Are U.S. chemical plants ready for cyberattacks?

A top DHS official said the coordinated cyberattack on the Ukrainian power grid last year should be a wake-up call for critical infrastructure providers in the U.S.

Copyright: VanderWolf Images / Shutterstock.com

Photo credit: VanderWolf Images / Shutterstock.com

A top cybersecurity official at the Department of Homeland Security said the coordinated cyberattack on the Ukrainian power grid last year should be a wake-up call for critical infrastructure providers in the U.S.

"Every CEO should ask their IT and control systems if you're protected" against a coordinated cyber assault like the one that happened in Ukraine last December, said Andy Ozment, assistant secretary for cybersecurity and communications at DHS, during the Chemical Sector Security Summit on July 21.

Even though DHS officials have said there is no evidence of similar activity in the U.S., they have been increasingly concerned about the event, and the department sent forensics teams to Ukraine to assess how invaders got into the system and took control.

The attack, which hit regional electricity distribution companies, left more than a quarter of a million people without electricity for days and wiped data from company computers. Officials have called it the first known instance of a cyberattack taking out a power grid.

In his remarks to chemical-sector executives, Ozment said the implications of the attack reach beyond the electrical grid and deep into other critical infrastructure arenas.

"If you haven't taken notice of that, you should," he said, adding that any company that runs control systems could be vulnerable to a similar attack. "It is the template to defend against."

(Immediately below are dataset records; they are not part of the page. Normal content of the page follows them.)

**src/rtl/dmem_pkg.sv**
```systemverilog
// Shared definitions for the data-memory arbiter.
//   - DMCtrl access-size/sign encodings used by datamemory (DM_B .. DM_HU)
//   - dmctrl_valid(): true for the five legal DMCtrl codes
//   - dmarb_state_t: arbiter FSM states
//   - port_id_t: identifies the requester that owns the current access
package dmem_pkg;

  localparam logic [2:0] DM_B  = 3'b000;
  localparam logic [2:0] DM_H  = 3'b001;
  localparam logic [2:0] DM_W  = 3'b010;
  localparam logic [2:0] DM_BU = 3'b100;
  localparam logic [2:0] DM_HU = 3'b101;

  typedef enum logic [1:0] {
    StIdle,
    StAccess,
    StResp
  } dmarb_state_t;

  typedef enum logic {
    PORT_A,
    PORT_B
  } port_id_t;

  function automatic logic dmctrl_valid(input logic [2:0] ctrl);
    return (ctrl == DM_B) || (ctrl == DM_H) || (ctrl == DM_W) ||
           (ctrl == DM_BU) || (ctrl == DM_HU);
  endfunction

endpackage

```
**src/rtl/dmem_prio_sel.sv**
```systemverilog
// Fixed-priority winner select with starvation protection for the low-priority port.
// Ports:
//   clk, rst_n            clock, async active-low reset
//   i_en                  arbitration window open (arbiter idle)
//   i_a_valid, i_b_valid  request valid from port A (high priority) and port B
//   o_a_ready, o_b_ready  grant/handshake strobe per port; never both high
module dmem_prio_sel #(
  parameter int unsigned STARVE_LIMIT = 4
) (
  input  logic clk,
  input  logic rst_n,
  input  logic i_en,
  input  logic i_a_valid,
  input  logic i_b_valid,
  output logic o_a_ready,
  output logic o_b_ready
);

  localparam int unsigned CntW = (STARVE_LIMIT < 1) ? 1 : $clog2(STARVE_LIMIT + 1);
  localparam logic [CntW-1:0] Limit = CntW'(STARVE_LIMIT);

  logic [CntW-1:0] r_cnt;
  logic [CntW-1:0] w_cnt_d;
  logic            w_force_b;

  // Port B is forced through once A has won Limit times in a row while B waited.
  assign w_force_b = i_b_valid && (r_cnt == Limit);
  assign o_a_ready = i_en && i_a_valid && !w_force_b;
  assign o_b_ready = i_en && i_b_valid && (w_force_b || !i_a_valid);

  always_comb begin
    w_cnt_d = r_cnt;
    if (o_a_ready) begin
      if (!i_b_valid) begin
        w_cnt_d = '0;
      end else if (r_cnt != Limit) begin
        w_cnt_d = r_cnt + 1'b1;
      end
    end else if (o_b_ready) begin
      w_cnt_d = '0;
    end
  end

  always_ff @(posedge clk or negedge rst_n) begin
    if (!rst_n) begin
      r_cnt <= '0;
    end else begin
      r_cnt <= w_cnt_d;
    end
  end

endmodule

```
**src/rtl/dmem_arbiter.sv**
```systemverilog
// Two-port arbiter in front of the single-port datamemory. Each accepted request is
// driven to memory for exactly one cycle (ACCESS) and returned through a response
// handshake (RESP). Port A has priority; dmem_prio_sel guarantees port B progress.
// Ports:
//   clk, rst_n                   clock, async active-low reset
//   A*/B* Req{Valid,Ready}       request handshake per port
//   A*/B* Address/DataWr/DMCtrl/DMWr  request payload (datamemory encoding)
//   A*/B* Rsp{Valid,Ready}       response handshake per port
//   A*/B* DataRd, RspErr         load data (0 for stores/errors), reject flag
//   Mem*                         datamemory interface; MemDataRd is combinational
// Build option: define DMEM_ARBITER_ALIGN_CHECK_EN to reject misaligned H/HU/W accesses.
module dmem_arbiter
  import dmem_pkg::*;
#(
  parameter int unsigned ADDR_W       = 32,
  parameter int unsigned DATA_W       = 32,
  parameter int unsigned STARVE_LIMIT = 4
) (
  input  logic              clk,
  input  logic              rst_n,
  input  logic              AReqValid,
  output logic              AReqReady,
  input  logic [ADDR_W-1:0] AAddress,
  input  logic [DATA_W-1:0] ADataWr,
  input  logic [2:0]        ADMCtrl,
  input  logic              ADMWr,
  output logic              ARspValid,
  input  logic              ARspReady,
  output logic [DATA_W-1:0] ADataRd,
  output logic              ARspErr,
  input  logic              BReqValid,
  output logic              BReqReady,
  input  logic [ADDR_W-1:0] BAddress,
  input  logic [DATA_W-1:0] BDataWr,
  input  logic [2:0]        BDMCtrl,
  input  logic              BDMWr,
  output logic              BRspValid,
  input  logic              BRspReady,
  output logic [DATA_W-1:0] BDataRd,
  output logic              BRspErr,
  output logic [ADDR_W-1:0] MemAddress,
  output logic [DATA_W-1:0] MemDataWr,
  output logic [2:0]        MemDMCtrl,
  output logic              MemDMWr,
  input  logic [DATA_W-1:0] MemDataRd
);

  dmarb_state_t      r_state, w_state_d;
  port_id_t          r_port;
  logic              r_err;
  logic [ADDR_W-1:0] r_addr;
  logic [DATA_W-1:0] r_wdata;
  logic [2:0]        r_ctrl;
  logic              r_wr;
  logic [DATA_W-1:0] r_rdata;

  logic              w_grant_en, w_a_ready, w_b_ready, w_hs;
  logic [ADDR_W-1:0] w_sel_addr;
  logic [DATA_W-1:0] w_sel_wdata;
  logic [2:0]        w_sel_ctrl;
  logic              w_sel_wr;
  logic              w_misalign, w_req_err, w_rsp_hs;

  // Ready is gated by rst_n so no grant is visible while reset is asserted.
  assign w_grant_en = (r_state == StIdle) && rst_n;

  dmem_prio_sel #(
    .STARVE_LIMIT(STARVE_LIMIT)
  ) u_prio_sel (
    .clk      (clk),
    .rst_n    (rst_n),
    .i_en     (w_grant_en),
    .i_a_valid(AReqValid),
    .i_b_valid(BReqValid),
    .o_a_ready(w_a_ready),
    .o_b_ready(w_b_ready)
  );

  assign AReqReady   = w_a_ready;
  assign BReqReady   = w_b_ready;
  assign w_hs        = w_a_ready || w_b_ready;

  assign w_sel_addr  = w_b_ready ? BAddress : AAddress;
  assign w_sel_wdata = w_b_ready ? BDataWr  : ADataWr;
  assign w_sel_ctrl  = w_b_ready ? BDMCtrl  : ADMCtrl;
  assign w_sel_wr    = w_b_ready ? BDMWr    : ADMWr;

`ifdef DMEM_ARBITER_ALIGN_CHECK_EN
  assign w_misalign = (((w_sel_ctrl == DM_H) || (w_sel_ctrl == DM_HU)) && w_sel_addr[0]) ||
                      ((w_sel_ctrl == DM_W) && (w_sel_addr[1:0] != 2'b00));
`else
  assign w_misalign = 1'b0;
`endif

  assign w_req_err = !dmctrl_valid(w_sel_ctrl) || w_misalign;
  assign w_rsp_hs  = (r_state == StResp) && ((r_port == PORT_A) ? ARspReady : BRspReady);

  always_ff @(posedge clk or negedge rst_n) begin
    if (!rst_n) begin
      r_state <= StIdle;
    end else begin
      r_state <= w_state_d;
    end
  end

  always_comb begin
    w_state_d = r_state;
    case (r_state)
      StIdle:   if (w_hs) w_state_d = w_req_err ? StResp : StAccess;
      StAccess: w_state_d = StResp;
      StResp:   if (w_rsp_hs) w_state_d = StIdle;
      default:  w_state_d = StIdle;
    endcase
  end

  // Memory-side latches only load for accepted, error-free requests so the Mem* buses
  // keep the last real access while idle or while an errored request is answered.
  always_ff @(posedge clk or negedge rst_n) begin
    if (!rst_n) begin
      r_port  <= PORT_A;
      r_err   <= 1'b0;
      r_addr  <= '0;
      r_wdata <= '0;
      r_ctrl  <= '0;
      r_wr    <= 1'b0;
      r_rdata <= '0;
    end else begin
      if (w_hs) begin
        r_port  <= w_b_ready ? PORT_B : PORT_A;
        r_err   <= w_req_err;
        r_rdata <= '0;
        if (!w_req_err) begin
          r_addr  <= w_sel_addr;
          r_wdata <= w_sel_wdata;
          r_ctrl  <= w_sel_ctrl;
          r_wr    <= w_sel_wr;
        end
      end
      if ((r_state == StAccess) && !r_wr) begin
        r_rdata <= MemDataRd;
      end
    end
  end

  assign MemAddress = r_addr;
  assign MemDataWr  = r_wdata;
  assign MemDMCtrl  = r_ctrl;
  assign MemDMWr    = (r_state == StAccess) && r_wr;

  assign ARspValid  = (r_state == StResp) && (r_port == PORT_A);
  assign BRspValid  = (r_state == StResp) && (r_port == PORT_B);
  assign ARspErr    = ARspValid && r_err;
  assign BRspErr    = BRspValid && r_err;
  assign ADataRd    = ARspValid ? r_rdata : '0;
  assign BDataRd    = BRspValid ? r_rdata : '0;

endmodule

```
**config.mk**
```make
export PLATFORM = sky130hd
export DESIGN_NAME = dmem_arbiter
export DESIGN_NICKNAME = d
export VERILOG_FILES = /design/src/rtl/dmem_pkg.sv /design/src/rtl/dmem_prio_sel.sv /design/src/rtl/dmem_arbiter.sv
export SDC_FILE = /design/constraint.sdc
export NUM_CORES = 1
export LEC_CHECK = 0
export CAP_MARGIN = 20
export CORE_ASPECT_RATIO = 1.2
export CORE_MARGIN = 10
export CORE_UTILIZATION = 42
export DETAILED_ROUTE_END_ITERATION = 10
export PLACE_DENSITY = 0.87
export SYNTH_ARGS = -nofsm -noshare
export SYNTH_HDL_FRONTEND = slang
export SYNTH_SLANG_ARGS = --single-unit
```
**constraint.sdc**
```tcl
create_clock -name clk -period 2.96 [get_ports clk]
set_input_delay 0.444 -clock clk [delete_from_list [all_inputs] [get_ports clk]]
set_output_delay 0.444 -clock clk [all_outputs]
set_load 0.005 [all_outputs]
```
==> impl_metrics.ini <==
[cells_and_area]
final_nets = 955
fin_area_um2 = 8990
multi_input_area_um2 = 2620
antenna_cells = 0
fin_util = 0.706
regArea_um2 = 2680
syn2layout_area_growth_pct = 64.1
drive_above_1_share = 0.129
fill_cells = 935

[clock_tree]
cts_tree = done
post_cts_buffers = 0
clk_pin_slew_ns = 0.07
h-tree-depth = 3
clockBufferDepth = 2
numClockSinks = 107
cts-root-buf = clkbuf_16
ctsHoldBuffers = 0
clk_latency_ns = 0.33
cts_made_buffers = 9
cts_resized = 0

[setup_path]
max_stage_delay_ns = 0.57
cp-start-kind = flop
end_kind = primary output
criticalPathCategory = reg2out
crit_buf_inv = 1
cpMaxStageDelayCell = clkdlybuf4s50_1
required_ns = 2.52
crit_fanout = 8
cp_top_family = simple AND/OR/NAND/NOR gates
arrival_ns = 2.11
cp_cell_sequence = nor3b_2 > and3b_2 > clkdlybuf4s50_1

[place]
dpl_cell_area_um2 = 8730
place_congestion = 0.872
io_buffers = 311
hpwlAfterDp_mm = 15.8

[floorplanning]
die_area_um2 = 18000
num_rows = 45
num_io_pins = 312
initial_core_util = 0.430
dieWidth_um = 124
core_area_um2 = 12700
die_y_um = 145

[grt]
grt_pass1_vias = 5126
grt_util_all_layers = 0.208
grt_pass1_wl_mm = 30.1
grt_antenna_before_repair = 0
grt_max_degree = 65
gr-total-overflow = 0

[routing]
antenna_left = 0
avgViaCountPerCell = 4.93
first_pass_iters = 4
via_count = 4678
first_iter_violations = 197
drc = 0
wl_mm = 19.3
wl_per_cell_um = 20.4

[logic_synthesis]
syn_inst = 480
async_flop_share = 1.00
synth-seq-area-share = 0.489
syn-num-nets = 656
ys_ff_latch = 107
synth_flop_cell = dfrtp_1
syn_area_um2 = 5480
synth_edf_count = 0
yosysWarnings = 0
synth.distinct_cells = 25
avgSynthCellArea_um2 = 11.4

[pwr]
p_leak_nw = 3.62
p_per_area_nw_per_um2 = 714
ir_drop_uv = 417

[timing]
fin_tns_setup_ns = 0
grt_setup_unrepaired = no
setup_viol = 0
holdWs_ns = 0.232
fin_skew_ns = 0.00577
period_share = 0.862
worstMarginPinSlew_ns = 0.731
timing.fmax_mhz = 392
max_slew_margin = 0.513
fin_crit_ns = 2.55
maxSlewViolCount = 0
hold_viol = 0

[flow_run]
drv_cap = 0

[hold_path]
min_path_type = in2async

[run_status]
status = finished clean
==> registers in the layout, indices dropped and copies added (netlist names) <==
register / flops
r_wr: 1
u_prio_sel.r_cnt: 3
MemDMCtrl: 3
r_rdata: 32
MemDataWr: 32
r_port: 1
MemAddress: 32
r_state: 2
r_err: 1
==> power breakdown <==
part / internal, mW / switching (mW)
Sequential: 2.13 / 0.431
Combinational: 1.78 / 1.00
Clock: 0.567 / 0.507
Total: 4.47 / 1.94
==> cell usage after synthesis, types with 3 or more instances <==
cell        n  share of area
buf_6       8          0.016
nand2_1    72          0.049
o21ai_0    38          0.035
clkbuf_1   17          0.012
and2_1     66          0.075
nand3_1     3         0.0027
buf_2       8         0.0073
mux2_2     69           0.14
inv_1       5         0.0034
dfrtp_1   107           0.49
nor2_1      4         0.0027
mux2_1     67           0.14
==> through the flow <==
step / total power [mW] / worst slack, ns / cells
after CTS: 6.51 / 0.368 / 948
after global routing: 6.83 / 0.284 / 948
after global placement: 5.26 / 0.461 / 932
after floorplan: 3.59 / 1.03 / 480
final: 6.42 / 0.408 / 948
after detailed placement: 5.42 / 0.404 / 932
==> area by class of cell <==
cell class                      count  share of cell area
Timing Repair Buffer              321               0.357
Sequential cell                   107               0.298
Multi-Input combinational cell    335               0.291
Clock buffer                       11              0.0259
Tap cell                          164              0.0228
Clock inverter                      5             0.00334
Inverter                            5             0.00209
==> logic make-up (layout without fill, tap and decap cells) <==
kind of cell    Yosys count  after routing  share of synthesized area
compound gates           45             45                     0.0466
fa+ha+maj                 2              2                    0.00457
buf+inv                  38            342                     0.0388
flops                   107            107                      0.489
mux                     137            137                      0.281
simple gates            151            151                      0.140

According to Ozment, the Ukraine power grid had "average" security precautions and had not lagged behind in its security measures. He said the attack showed an intricate knowledge of the choke points on control system networks, and the hackers destroyed interfaces between IT and industrial control systems, preventing companies from using the latter systems.

The attack was sudden and complete, he said, and electric company employees saw their computers taken over in front of them, with mouse click commands hijacked for attack purposes. Some employees recorded the action on video, he added.

DHS widened its warning about the attack in March. Ozment and Greg Touhill, deputy assistant secretary of cybersecurity and communications, said at the time that the department had stepped up its briefings with U.S. critical infrastructure providers.

In February, DHS issued a detailed report on the incident on its Industrial Control Systems Cyber Emergency Response Team website. According to the report, the electronic assaults came within half an hour of each other, hit multiple central and regional locations around the country, used remote administration tools at the operating system level, and attacked control system software via a virtual private network connection.

Ozment said a classified version of DHS' findings is available to infrastructure providers through its secure portal.